HARRISBURG (June 15) — Medical cannabis advocates welcomed a heavyweight into their corner Thursday when talk show host Montel Williams appeared at a state Capitol rally for Senate Bill 3.

Williams, at times choking back tears, spoke candidly about his 16-year struggle with multiple sclerosis, and how living with constant pain left him hopeless and suicidal — until his physician suggested medical cannabis.

“It wasn’t until I started using medical cannabis on a daily basis and getting my system really saturated with cannabinoids that I started getting relief,” he said.

Williams blamed politics for keeping the bill off Gov. Tom Wolf’s desk—who just last month hosted a roundtable discussion at the Governor’s Residence to “dispel misinformation” about the bill. SB 3, which would create the Medical Cannabis Act, passed 40-7 in the Senate last month, but has yet to receive consideration in the House Health Committee.

If approved, the bill would give medical cannabis access to patients diagnosed with seizure disorders, HIV, cancer, PTSD, ALS, wasting syndrome, Parkinson’s disease, multiple sclerosis, traumatic brain injuries, glaucoma, severe fibromyalgia, Crohn’s disease, diabetes and chronic pain.

Bill sponsor Sen. Mike Folmer, R-Lebanon, has said the current list is prohibitive and hopes one day the law will allow physicians more leeway in recommending cannabis to patients.

The self-proclaimed “bible-believing Christian” also says House members still on the fence — or far from it — just need more education about the drug’s medical benefits. After all, he says, it’s how co-sponsor Sen. Daylin Leach, D-Montgomery, was able to bridge the ideological chasm that divides the two lawmakers on most issues.

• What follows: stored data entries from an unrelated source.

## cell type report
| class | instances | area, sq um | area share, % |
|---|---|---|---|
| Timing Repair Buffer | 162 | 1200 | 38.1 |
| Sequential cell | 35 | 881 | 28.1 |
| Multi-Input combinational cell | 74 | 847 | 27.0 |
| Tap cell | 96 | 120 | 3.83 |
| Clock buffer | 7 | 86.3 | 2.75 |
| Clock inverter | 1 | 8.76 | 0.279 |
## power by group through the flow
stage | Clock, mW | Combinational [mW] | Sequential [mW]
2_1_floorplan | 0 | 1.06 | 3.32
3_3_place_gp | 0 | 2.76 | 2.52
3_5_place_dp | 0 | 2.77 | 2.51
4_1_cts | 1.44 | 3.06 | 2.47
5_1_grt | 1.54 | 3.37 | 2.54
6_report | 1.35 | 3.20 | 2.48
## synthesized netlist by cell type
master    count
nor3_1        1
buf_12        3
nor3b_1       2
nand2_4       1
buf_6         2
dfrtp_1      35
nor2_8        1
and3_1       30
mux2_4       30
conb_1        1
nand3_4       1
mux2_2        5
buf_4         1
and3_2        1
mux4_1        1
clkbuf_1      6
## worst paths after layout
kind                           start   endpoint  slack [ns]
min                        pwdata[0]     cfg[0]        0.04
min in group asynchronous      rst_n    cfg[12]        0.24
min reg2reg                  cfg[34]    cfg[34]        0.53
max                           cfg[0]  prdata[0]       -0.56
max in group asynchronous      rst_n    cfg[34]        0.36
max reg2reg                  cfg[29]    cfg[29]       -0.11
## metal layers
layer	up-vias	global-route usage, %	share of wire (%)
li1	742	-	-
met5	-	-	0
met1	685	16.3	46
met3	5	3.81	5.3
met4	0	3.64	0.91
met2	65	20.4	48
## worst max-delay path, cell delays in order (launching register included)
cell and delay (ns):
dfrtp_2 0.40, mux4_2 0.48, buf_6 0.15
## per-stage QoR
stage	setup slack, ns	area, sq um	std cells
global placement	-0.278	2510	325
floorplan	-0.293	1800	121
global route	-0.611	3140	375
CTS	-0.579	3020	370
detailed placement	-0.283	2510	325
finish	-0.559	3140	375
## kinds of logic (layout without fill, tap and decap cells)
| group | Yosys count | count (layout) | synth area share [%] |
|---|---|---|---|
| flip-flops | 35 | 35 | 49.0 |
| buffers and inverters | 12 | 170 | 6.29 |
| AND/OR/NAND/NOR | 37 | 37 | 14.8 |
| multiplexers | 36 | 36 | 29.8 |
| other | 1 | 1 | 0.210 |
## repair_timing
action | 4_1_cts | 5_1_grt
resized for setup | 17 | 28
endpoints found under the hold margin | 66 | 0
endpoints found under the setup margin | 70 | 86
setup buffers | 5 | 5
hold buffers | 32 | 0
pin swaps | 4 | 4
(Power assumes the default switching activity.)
--- src/ufpt_pkg.sv ---
// ---------------------------------------------------------------------------
// ufpt_pkg
// Shared constants, codes and types of the user-ID filter policy table.
// ---------------------------------------------------------------------------
`default_nettype none

package ufpt_pkg;

    localparam int TABLE_DEPTH = 256;
    localparam int IDX_W       = $clog2(TABLE_DEPTH);
    localparam int CNT_W       = $clog2(TABLE_DEPTH + 1);
    localparam int ID_W        = 32;

    localparam logic [ID_W-1:0] APP_ID_BASE = 32'd10000;

    // Operation codes
    localparam logic [1:0] OP_QUERY  = 2'd0;
    localparam logic [1:0] OP_ADD    = 2'd1;
    localparam logic [1:0] OP_REMOVE = 2'd2;
    localparam logic [1:0] OP_CLEAR  = 2'd3;

    // Status codes
    localparam logic [1:0] ST_OK     = 2'd0;
    localparam logic [1:0] ST_ZERO   = 2'd1;
    localparam logic [1:0] ST_FULL   = 2'd2;
    localparam logic [1:0] ST_ABSENT = 2'd3;

    // Register indexes
    localparam int          PADDR_W           = 4;
    localparam logic [1:0]  REG_FILTER_ENABLE = 2'd0;
    localparam logic [1:0]  REG_UID_LIST_MODE = 2'd1;
    localparam logic [1:0]  REG_FILTER_SYS    = 2'd2;
    localparam logic [1:0]  REG_MANAGER_ID    = 2'd3;

    typedef struct packed {
        logic            filter_enable;
        logic            uid_list_mode;
        logic            filter_system_ids;
        logic [ID_W-1:0] manager_id;
    } cfg_t;

    typedef struct packed {
        logic             we;
        logic [IDX_W-1:0] waddr;
        logic [ID_W-1:0]  wdata;
        logic             re;
        logic [IDX_W-1:0] raddr;
    } ram_req_t;

endpackage

`default_nettype wire

--- src/ufpt_ctrl.sv ---
// ---------------------------------------------------------------------------
// ufpt_ctrl
// Request sequencer: scans the ID table, updates it and the count, and
// holds the result in an output register.
// ---------------------------------------------------------------------------
`default_nettype none

module ufpt_ctrl (
    input  wire logic                         clk,
    input  wire logic                         rst_n,
    input  wire ufpt_pkg::cfg_t               cfg,
    input  wire logic                         in_valid,
    output logic                              in_stall,
    input  wire logic [1:0]                   opcode,
    input  wire logic [ufpt_pkg::ID_W-1:0]    user_id,
    output logic                              out_valid,
    input  wire logic                         out_stall,
    output logic      [1:0]                   status,
    output logic                              filter,
    output logic      [ufpt_pkg::CNT_W-1:0]   count_after,
    output ufpt_pkg::ram_req_t                ram_req,
    input  wire logic [ufpt_pkg::ID_W-1:0]    ram_rdata
);

    localparam logic [2:0] S_IDLE   = 3'd0;
    localparam logic [2:0] S_SCAN   = 3'd1;
    localparam logic [2:0] S_RDLAST = 3'd2;
    localparam logic [2:0] S_MOVE   = 3'd3;
    localparam logic [2:0] S_DONE   = 3'd4;

    localparam logic [ufpt_pkg::CNT_W-1:0] DEPTH_CNT =
        ufpt_pkg::CNT_W'(ufpt_pkg::TABLE_DEPTH);

    logic [2:0]                   state_reg, state_next;
    logic [1:0]                   op_reg, op_next;
    logic [ufpt_pkg::ID_W-1:0]    id_reg, id_next;
    logic [ufpt_pkg::CNT_W-1:0]   count_reg, count_next;
    logic [ufpt_pkg::CNT_W-1:0]   addr_reg, addr_next;
    logic                         cmp_valid_reg, cmp_valid_next;
    logic [ufpt_pkg::IDX_W-1:0]   cmp_idx_reg, cmp_idx_next;
    logic [ufpt_pkg::IDX_W-1:0]   slot_reg, slot_next;
    logic [1:0]                   res_status_reg, res_status_next;
    logic                         res_filter_reg, res_filter_next;
    logic                         out_valid_reg, out_valid_next;
    logic [1:0]                   out_status_reg, out_status_next;
    logic                         out_filter_reg, out_filter_next;
    logic [ufpt_pkg::CNT_W-1:0]   out_count_reg, out_count_next;

    logic accept;
    logic hit;
    logic rd_more;
    logic mgr_hit;
    logic [ufpt_pkg::CNT_W-1:0] last_idx;

    assign in_stall = (state_reg != S_IDLE);
    assign accept   = in_valid && !in_stall;
    assign hit      = cmp_valid_reg && (ram_rdata == id_reg);
    assign rd_more  = (addr_reg < count_reg);
    assign mgr_hit  = (user_id == cfg.manager_id);
    assign last_idx = count_reg - ufpt_pkg::CNT_W'(1);

    always_comb
    begin
        state_next      = state_reg;
        op_next         = op_reg;
        id_next         = id_reg;
        count_next      = count_reg;
        addr_next       = addr_reg;
        cmp_valid_next  = 1'b0;
        cmp_idx_next    = cmp_idx_reg;
        slot_next       = slot_reg;
        res_status_next = res_status_reg;
        res_filter_next = res_filter_reg;
        out_valid_next  = out_valid_reg && out_stall;
        out_status_next = out_status_reg;
        out_filter_next = out_filter_reg;
        out_count_next  = out_count_reg;
        ram_req         = '0;

        unique case (state_reg)
            S_IDLE:
            begin
                if (accept)
                begin
                    op_next         = opcode;
                    id_next         = user_id;
                    addr_next       = '0;
                    res_status_next = ufpt_pkg::ST_OK;
                    res_filter_next = 1'b0;
                    state_next      = S_DONE;
                    unique case (opcode) inside
                        ufpt_pkg::OP_QUERY:
                        begin
                            if (cfg.filter_enable && !mgr_hit)
                            begin
                                if (!cfg.uid_list_mode)
                                begin
                                    res_filter_next = (user_id >= ufpt_pkg::APP_ID_BASE)
                                                      || cfg.filter_system_ids;
                                end
                                else if (user_id == '0)
                                begin
                                    res_filter_next = cfg.filter_system_ids;
                                end
                                else
                                begin
                                    state_next = S_SCAN;
                                end
                            end
                        end
                        ufpt_pkg::OP_ADD, ufpt_pkg::OP_REMOVE:
                        begin
                            if (user_id == '0)
                            begin
                                res_status_next = ufpt_pkg::ST_ZERO;
                            end
                            else
                            begin
                                state_next = S_SCAN;
                            end
                        end
                        ufpt_pkg::OP_CLEAR:
                        begin
                            count_next = '0;
                        end
                        default:
                        begin
                            state_next = S_DONE;
                        end
                    endcase
                end
            end

            S_SCAN:
            begin
                // Issue the next read while comparing the data of the last one.
                ram_req.re     = rd_more;
                ram_req.raddr  = addr_reg[ufpt_pkg::IDX_W-1:0];
                cmp_valid_next = rd_more;
                cmp_idx_next   = addr_reg[ufpt_pkg::IDX_W-1:0];
                addr_next      = addr_reg + ufpt_pkg::CNT_W'(rd_more);
                if (hit)
                begin
                    cmp_valid_next = 1'b0;
                    slot_next      = cmp_idx_reg;
                    state_next     = S_DONE;
                    case (op_reg)
                        ufpt_pkg::OP_QUERY:  res_filter_next = 1'b1;
                        ufpt_pkg::OP_REMOVE: state_next      = S_RDLAST;
                        default:             res_status_next = ufpt_pkg::ST_OK;
                    endcase
                end
                else if (!rd_more && !cmp_valid_reg)
                begin
                    state_next = S_DONE;
                    case (op_reg)
                        ufpt_pkg::OP_ADD:
                        begin
                            if (count_reg >= DEPTH_CNT)
                            begin
                                res_status_next = ufpt_pkg::ST_FULL;
                            end
                            else
                            begin
                                ram_req.we    = 1'b1;
                                ram_req.waddr = count_reg[ufpt_pkg::IDX_W-1:0];
                                ram_req.wdata = id_reg;
                                count_next    = count_reg + ufpt_pkg::CNT_W'(1);
                            end
                        end
                        ufpt_pkg::OP_REMOVE: res_status_next = ufpt_pkg::ST_ABSENT;
                        default:             res_filter_next = 1'b0;
                    endcase
                end
            end

            S_RDLAST:
            begin
                ram_req.re    = 1'b1;
                ram_req.raddr = last_idx[ufpt_pkg::IDX_W-1:0];
                state_next    = S_MOVE;
            end

            S_MOVE:
            begin
                // Move the last entry into the freed slot.
                ram_req.we    = 1'b1;
                ram_req.waddr = slot_reg;
                ram_req.wdata = ram_rdata;
                count_next    = last_idx;
                state_next    = S_DONE;
            end

            S_DONE:
            begin
                if (!out_valid_reg || !out_stall)
                begin
                    out_valid_next  = 1'b1;
                    out_status_next = res_status_reg;
                    out_filter_next = res_filter_reg;
                    out_count_next  = count_reg;
                    state_next      = S_IDLE;
                end
            end

            default:
            begin
                state_next = S_IDLE;
            end
        endcase
    end

    always_ff @(posedge clk or negedge rst_n)
    begin
        if (!rst_n)
        begin
            state_reg     <= S_IDLE;
            count_reg     <= '0;
            cmp_valid_reg <= 1'b0;
            out_valid_reg <= 1'b0;
        end
        else
        begin
            state_reg     <= state_next;
            count_reg     <= count_next;
            cmp_valid_reg <= cmp_valid_next;
            out_valid_reg <= out_valid_next;
        end
    end

    always_ff @(posedge clk)
    begin
        op_reg         <= op_next;
        id_reg         <= id_next;
        addr_reg       <= addr_next;
        cmp_idx_reg    <= cmp_idx_next;
        slot_reg       <= slot_next;
        res_status_reg <= res_status_next;
        res_filter_reg <= res_filter_next;
        out_status_reg <= out_status_next;
        out_filter_reg <= out_filter_next;
        out_count_reg  <= out_count_next;
    end

    assign out_valid   = out_valid_reg;
    assign status      = out_status_reg;
    assign filter      = out_filter_reg;
    assign count_after = out_count_reg;

endmodule

`default_nettype wire
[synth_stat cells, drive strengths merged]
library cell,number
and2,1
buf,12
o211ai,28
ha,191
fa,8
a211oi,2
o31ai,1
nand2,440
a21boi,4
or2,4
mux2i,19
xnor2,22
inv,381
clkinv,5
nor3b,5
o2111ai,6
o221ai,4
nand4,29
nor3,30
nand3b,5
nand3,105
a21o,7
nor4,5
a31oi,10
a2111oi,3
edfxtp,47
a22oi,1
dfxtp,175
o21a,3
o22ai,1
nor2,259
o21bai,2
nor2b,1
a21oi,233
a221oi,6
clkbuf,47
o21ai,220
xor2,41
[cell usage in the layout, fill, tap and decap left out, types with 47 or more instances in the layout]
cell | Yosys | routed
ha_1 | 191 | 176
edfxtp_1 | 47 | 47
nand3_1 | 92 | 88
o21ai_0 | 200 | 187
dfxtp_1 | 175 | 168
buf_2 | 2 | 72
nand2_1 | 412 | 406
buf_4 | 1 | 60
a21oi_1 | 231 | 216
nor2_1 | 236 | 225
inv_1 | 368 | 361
[src/rtl/pia_pkg.sv]
package pia_pkg;

  typedef enum logic [1:0] {
    OP_READ  = 2'd0,
    OP_WRITE = 2'd1,
    OP_PINS  = 2'd2,
    OP_TICK  = 2'd3
  } op_t;

  // delays in ticks
  localparam logic [4:0] IRQ_DELAY_TICKS     = 5'd14;
  localparam logic [5:0] READ_STROBE_TICKS   = 6'd8;
  localparam logic [5:0] READ_RESTORE_TICKS  = 6'd24;
  localparam logic [5:0] WRITE_STROBE_TICKS  = 6'd16;
  localparam logic [5:0] WRITE_RESTORE_TICKS = 6'd48;

  typedef struct packed {
    op_t        operation;
    logic [1:0] reg_select;
    logic [7:0] write_data;
    logic [7:0] port_a_pins;
    logic [7:0] port_b_pins;
    logic       ca1_level;
    logic       ca2_level;
    logic       cb1_level;
    logic       cb2_level;
  } item_t;

  typedef struct packed {
    logic [7:0] read_data;
    logic [7:0] port_a_drive;
    logic [7:0] port_b_source;
    logic [7:0] port_b_sink;
    logic       ca2_drive;
    logic       cb2_source;
    logic       cb2_sink;
    logic       irq_a;
    logic       irq_b;
  } result_t;

  // next-state view of one side, as seen by the result register
  typedef struct packed {
    logic [7:0] rd;
    logic [7:0] out_bits;
    logic [7:0] dir_bits;
    logic       c2_src;
    logic       c2_snk;
    logic       irq;
  } side_next_t;

endpackage
--- src/sv/ffba_ram.sv ---
module ffba_ram #(
  parameter int unsigned Width = 8,
  parameter int unsigned Depth = 16
) (
  input  logic                     clk_i,
  input  logic                     we_i,
  input  logic [$clog2(Depth)-1:0] waddr_i,
  input  logic [Width-1:0]         wdata_i,
  input  logic [$clog2(Depth)-1:0] raddr_i,
  output logic [Width-1:0]         rdata_o
);
  logic [Width-1:0] mem_q [Depth];

  always_ff @(posedge clk_i) begin
    if (we_i) begin
      mem_q[waddr_i] <= wdata_i;
    end
    rdata_o <= mem_q[raddr_i];
  end
endmodule
### src/rtl/clsm_pkg.sv
// Package for the column line scan mask: field widths, column state and
// pipeline stage types, and the packing of stream data.
// Depends on nothing; every other file of the block uses it.
package clsm_pkg;

  localparam int ROW_W    = 10;
  localparam int COL_W    = 10;
  localparam int PIX_W    = 8;
  localparam int THR_W    = 10;
  localparam int COLS     = 1024;
  localparam int ADDR_W   = (COLS > 1) ? $clog2(COLS) : 1;
  localparam int CLEAR_LAST = COLS - 1;

  localparam int S_DATA_W = 56;
  localparam int M_DATA_W = 48;
  localparam int APB_AW   = 3;

  localparam logic [0:0] REG_GAP_THRESHOLD = 1'b0;
  localparam logic [0:0] REG_EDGE_LEVEL    = 1'b1;

  localparam logic [THR_W-1:0] GAP_THRESHOLD_RESET = THR_W'(10);
  localparam logic [PIX_W-1:0] EDGE_LEVEL_RESET    = PIX_W'(255);

  typedef struct packed {
    logic             top_found;
    logic [ROW_W-1:0] top_row;
    logic             bot_found;
    logic [ROW_W-1:0] bot_row;
  } col_state_t;

  localparam int STATE_W = $bits(col_state_t);

  typedef struct packed {
    logic [ROW_W-1:0] row;
    logic [COL_W-1:0] col;
    logic             in_range;
    logic             frame_start;
    logic             is_edge;
    logic [PIX_W-1:0] red;
    logic [PIX_W-1:0] green;
    logic [PIX_W-1:0] blue;
  } pix_t;

  typedef struct packed {
    logic [PIX_W-1:0] red;
    logic [PIX_W-1:0] green;
    logic [PIX_W-1:0] blue;
    logic [COL_W-1:0] col;
    logic             in_range;
    col_state_t       state;
  } result_t;

  function automatic logic [M_DATA_W-1:0] pack_result(input result_t res);
    pack_result = {2'b00, res.state.top_row, res.state.top_found,
                   res.state.bot_row, res.state.bot_found,
                   res.blue, res.green, res.red};
  endfunction

endpackage

### src/rtl/clsm_cfg.sv
// APB register file of the column line scan mask: gap threshold and edge
// level. Depends on clsm_pkg.
module clsm_cfg (
  input  logic                          clk,
  input  logic                          rst,
  input  logic                          psel,
  input  logic                          penable,
  input  logic                          pwrite,
  input  logic [clsm_pkg::APB_AW-1:0]   paddr,
  input  logic [31:0]                   pwdata,
  output logic [31:0]                   prdata,
  output logic                          pready,
  output logic [clsm_pkg::THR_W-1:0]    gap_threshold,
  output logic [clsm_pkg::PIX_W-1:0]    edge_level
);

  logic [0:0] reg_sel;
  logic       wr;

  assign reg_sel = paddr[2:2];
  assign pready  = 1'b1;
  assign wr      = psel & penable & pwrite & pready;

  always_ff @(posedge clk) begin
    if (rst) begin
      gap_threshold <= clsm_pkg::GAP_THRESHOLD_RESET;
      edge_level    <= clsm_pkg::EDGE_LEVEL_RESET;
    end else if (wr) begin
      case (reg_sel)
        clsm_pkg::REG_GAP_THRESHOLD: gap_threshold <= pwdata[clsm_pkg::THR_W-1:0];
        clsm_pkg::REG_EDGE_LEVEL:    edge_level    <= pwdata[clsm_pkg::PIX_W-1:0];
        default: ;
      endcase
    end
  end

  always_comb begin
    case (reg_sel)
      clsm_pkg::REG_GAP_THRESHOLD: prdata = {{(32-clsm_pkg::THR_W){1'b0}}, gap_threshold};
      clsm_pkg::REG_EDGE_LEVEL:    prdata = {{(32-clsm_pkg::PIX_W){1'b0}}, edge_level};
      default:                     prdata = '0;
    endcase
  end

endmodule

### config.mk
export PLATFORM = sky130hd
export DESIGN_NAME = clsm_cfg
export DESIGN_NICKNAME = d
export VERILOG_FILES = /design/src/rtl/clsm_pkg.sv /design/src/rtl/clsm_cfg.sv
export SDC_FILE = /design/constraint.sdc
export NUM_CORES = 1
export LEC_CHECK = 0
export ABC_AREA = 0
export BUFFER_PORTS_ARGS = -buffer_cell sky130_fd_sc_hd__clkbuf_2
export CORE_MARGIN = 1.5
export CORE_UTILIZATION = 25
export CTS_CLUSTER_DIAMETER = 80
export DETAILED_ROUTE_END_ITERATION = 8
export PLACE_DENSITY = 0.66
export SLEW_MARGIN = 40
export SYNTH_ARGS = -nofsm -noshare
export SYNTH_HDL_FRONTEND = slang
export SYNTH_SLANG_ARGS = --single-unit
### constraint.sdc
create_clock -name clk -period 0.8 [get_ports clk]
set_input_delay 0.08 -clock clk [delete_from_list [all_inputs] [get_ports clk]]
set_output_delay 0.08 -clock clk [all_outputs]
set_load 0.01 [all_outputs]
==> impl_results.md <==
- Outcome: complete, but fails checks
- Violated checks: negative setup slack
- Average wire length per cell after detail routing: 10.4 um
- CORE AREA: 4000 sq um
- Min Hold Slack: between 70 and 80 ps
- Effective utilization at floorplan: 26.2%
- Final critical-path share of the clock period: 130%
- Drc violations: 0
- Share of final-layout standard cells stronger than drive strength 1: 55.1%
- Drt first-iter violations: 22
- Seq/Total Area, Yosys: roughly 34%
- Yosys warning count: 0
- Die Span Y: 67.7 um
- Fraction of the mapped netlist area in simple logic gates: 19.0%
- Worst endpoint data arrival time: 960 ps
- Maximum number of pins on one net before global-route repair: 35
- XOR/XNOR share of the synthesized area: 0%
- Minimum clock period after layout: ~1000 ps
- Leftover overflow at the end of global routing: 0
- Max Clock Skew: 0 ps
- Total of fill cells in the finished design: 425
- DRT Pass-1 Iters: 4
- Crit-path cells: mux2_4 -> buf_6
- Synth Area per Inst: 9.27 sq um
- Count of standard-cell rows: 23
- Vias in the first global route: 747
- Buffers on Ports: 43
- First-pass GRT wire length: 3.32 mm
- Most frequent cells in the layout: 33 x buf_6, 23 x conb_1, 20 x clkbuf_2
- Deepest level of the CTS H-tree: 1
- Antenna violations before repair: 0
- TritonCTS clock tree: built
- Kind of start point of the critical path: flip-flop
- Slowest stage cell, crit path: dfxtp_2
- Placed cells: 213
- # nets final: 218
- Largest stage delay on the critical path: 330 ps
- Later-pin clock latency in the skew report: 250 ps
- Buffer depth of the longest clock path: 2
- Synthesized instance count: 113
- Final-report max-slew violation count: 0
- Overall die area: 4590 sq um
- Worst setup timing slack at the placement stage: -150 ps
- Number of distinct library cells after synthesis: 13
- Worst-case setup margin in the final layout: -242 ps
- Data required time at the worst endpoint: 720 ps
- Antenna Cells: 0
- Clk sinks: 18
- Number of top-level pins: 91
- CP endpoint kind: output pin
- Count of hold buffers inserted by post-cts repair: 0
- Weighted congestion at the end of routability-driven global placement: 0.611
- Layout overhead on the synthesized area: 57.7%
- Total of flip-flops plus latches after synthesis: 18
- Half-perimeter wire length after placement: between 1.5 and 2 mm
- Wirelength, routed: 2.36 mm
- Vias per std cell: roughly 3.9
- Critical path type: reg2out
- Reg clk slew, reported paths: 60 ps
- Fmax: 959 MHz
- Worst vdd ir: 0.660 mV
- Total routing usage reported by global routing: 9.85%
- Maximum Capacitance Violations: 0
- Vias: 877
- Post-Syn Area: between 1000 and 1500 sq um
- Fraction of synthesized area in multiplexers: 25.8%
- Count of non-filler cells in the finished layout: 226
- Main combinational cell family by area after synthesis: multiplexers
- Synthesized-area fraction occupied by ao, oa, aoi and oai cells: 0%
- CTS Root Buffer Type: clkbuf_8
- Post-DRT Antenna Nets: 0
- Leading cell type in the layout, fill and taps excluded: buf_6
- Die X-Extent: 67.7 um
- Final Hold Violating Endpoints: 0
- Adder-cell share of the synthesized area: 0%
- Highest net fanout along the worst path: 2
- HP Class: in2reg
- Setup violation total in the final timing report: 26
- Pwr per Cell Area: between 1000 and 1500 nW/um^2
- Leakage power: about 0.75 nW
- Number of buffers inserted during clock tree synthesis: 3
- Unrepaired setup endpoints after global routing: yes
-- flip-flops by register name, summed over array words and instances (netlist names) --
| signal | flops |
|---|---|
| edge_level | 8 |
| gap_threshold | 10 |
-- power breakdown --
group	switching, mW	leakage (nW)	internal, mW
registers	0.0127	0.145	0.919
clock network	0.297	0.0216	0.334
logic	0.191	0.586	0.218
-- routing by layer --
metal  wire length [um]  part of all wire [%]  global-route usage (%)  up-vias
met5                  0                     0                       0        -
met4                  8                  0.34                    3.06        0
li1                   -                     -                       -      443
met1               1000                    42                    11.4      395
met2               1160                    49                    16.8       37
met3                185                   7.8                    3.67        2
-- final timing paths --
kind         depth (start not counted)                to  slack, ps              from
max                                  2         prdata[4]       -240  gap_threshold[4]
min                                  3  gap_threshold[9]         70         pwdata[9]
max reg2reg                          4  gap_threshold[5]         10  gap_threshold[5]
min reg2reg                          2  gap_threshold[7]        480  gap_threshold[7]
-- worst max-delay path: cells and delay by family (launching register included) --
family / cells / cell delay, ps
flops: 1 / 330
mux: 1 / 270
buf+inv: 1 / 120
-- through the flow --
step | cell area [sq um] | TNS [ps] | power, mW | utilization (%)
finish | 1650 | -3390 | 1.97 | 41.3
global route | 1650 | -4270 | 2.08 | 41.3
CTS | 1480 | -3840 | 1.96 | 36.9
detailed placement | 1330 | -2010 | 1.29 | 33.3
global placement | 1330 | -1860 | 1.28 | 33.3
floorplan | 1130 | 0 | 1.23 | -
-- layout make-up --
type                            instances  area, sq um  area share (%)
Timing Repair Buffer                   68          602            36.4
Multi-Input combinational cell         87          563            34.1
Tap cell                               50         62.6            3.79
Sequential cell                        18          383            23.2
Clock buffer                            3         41.3            2.50
-- synthesized netlist by cell type, drive strengths merged --
cell type / count / area, sq um
mux2: 8 / 90.1
mux2i: 18 / 180
and4b: 1 / 10.0
dfxtp: 18 / 360
clkbuf: 1 / 3.75
nor2: 18 / 67.6
buf: 28 / 206
conb: 2 / 7.51
nor2b: 2 / 12.5
nand2b: 16 / 100
and4: 1 / 8.76
-- timing repair --
item,in CTS,in global routing
gates resized for setup,21,56
setup endpoints to repair,28,29
buffers inserted,9,1
endpoints found under the hold margin,0,0
-- logic make-up after synthesis --
group,Yosys count
simple gates,38
buf+inv,29
mux,26
flops,18
other cells,2
No activity file was read; power rests on OpenSTA's default activity.
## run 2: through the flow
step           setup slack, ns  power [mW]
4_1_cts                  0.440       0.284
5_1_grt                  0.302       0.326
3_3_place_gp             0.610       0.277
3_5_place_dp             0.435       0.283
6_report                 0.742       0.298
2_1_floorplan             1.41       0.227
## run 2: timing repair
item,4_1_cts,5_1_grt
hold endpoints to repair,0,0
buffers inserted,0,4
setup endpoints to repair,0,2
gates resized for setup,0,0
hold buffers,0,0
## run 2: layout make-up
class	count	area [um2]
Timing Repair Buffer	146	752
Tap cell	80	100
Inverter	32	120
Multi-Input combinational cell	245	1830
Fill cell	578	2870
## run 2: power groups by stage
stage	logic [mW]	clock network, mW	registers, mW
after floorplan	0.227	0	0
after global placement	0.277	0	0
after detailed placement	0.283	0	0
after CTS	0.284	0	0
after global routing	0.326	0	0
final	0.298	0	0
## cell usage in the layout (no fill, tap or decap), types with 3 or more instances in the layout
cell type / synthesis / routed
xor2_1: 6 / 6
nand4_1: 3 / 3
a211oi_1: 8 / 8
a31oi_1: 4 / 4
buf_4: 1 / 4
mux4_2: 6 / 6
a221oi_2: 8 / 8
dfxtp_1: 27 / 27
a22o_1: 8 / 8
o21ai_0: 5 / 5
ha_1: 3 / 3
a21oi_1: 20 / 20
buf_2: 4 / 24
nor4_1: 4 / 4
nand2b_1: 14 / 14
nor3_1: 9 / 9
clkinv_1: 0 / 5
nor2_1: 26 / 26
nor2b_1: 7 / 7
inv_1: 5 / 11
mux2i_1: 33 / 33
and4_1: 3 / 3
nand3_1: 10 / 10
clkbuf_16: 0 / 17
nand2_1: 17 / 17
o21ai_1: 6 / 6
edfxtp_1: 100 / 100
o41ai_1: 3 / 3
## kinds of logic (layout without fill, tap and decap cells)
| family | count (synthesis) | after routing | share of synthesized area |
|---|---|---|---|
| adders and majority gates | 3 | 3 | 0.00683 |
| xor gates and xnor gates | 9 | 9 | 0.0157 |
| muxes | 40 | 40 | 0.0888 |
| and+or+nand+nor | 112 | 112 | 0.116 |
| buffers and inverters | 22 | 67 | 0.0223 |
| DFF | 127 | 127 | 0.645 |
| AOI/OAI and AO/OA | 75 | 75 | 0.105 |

And while support for medical cannabis in the House appears higher now than in months past, the representative firmly planted in the opposition’s corner says the rush to judgment on medical cannabis is one mistake he cannot make.

“I know I’ve been the target of the disdain for the pro-marijuana proponents,” said House Health Committee Majority Chairman Rep. Matt Baker, R-Tioga, during an interview Thursday. “My opposition is based upon the preponderance of evidence from the medical community that medical marijuana should not be legalized outside the federal approval process so as to make sure what’s approved is safe for children and adults alike.”

Baker, who is often politicized as the only man standing between thousands of patients and access to medical cannabis, says the rhetoric is displaced.

He says he isn’t some heartless politician beholden to special interests. He’s taking into consideration the cries of concern from more than two dozen advocacy groups opposed to the bill, including many associations who represent the diseases found in Senate Bill 3’s list of qualifying conditions.

For a list of organizations who oppose medical cannabis, CLICK HERE.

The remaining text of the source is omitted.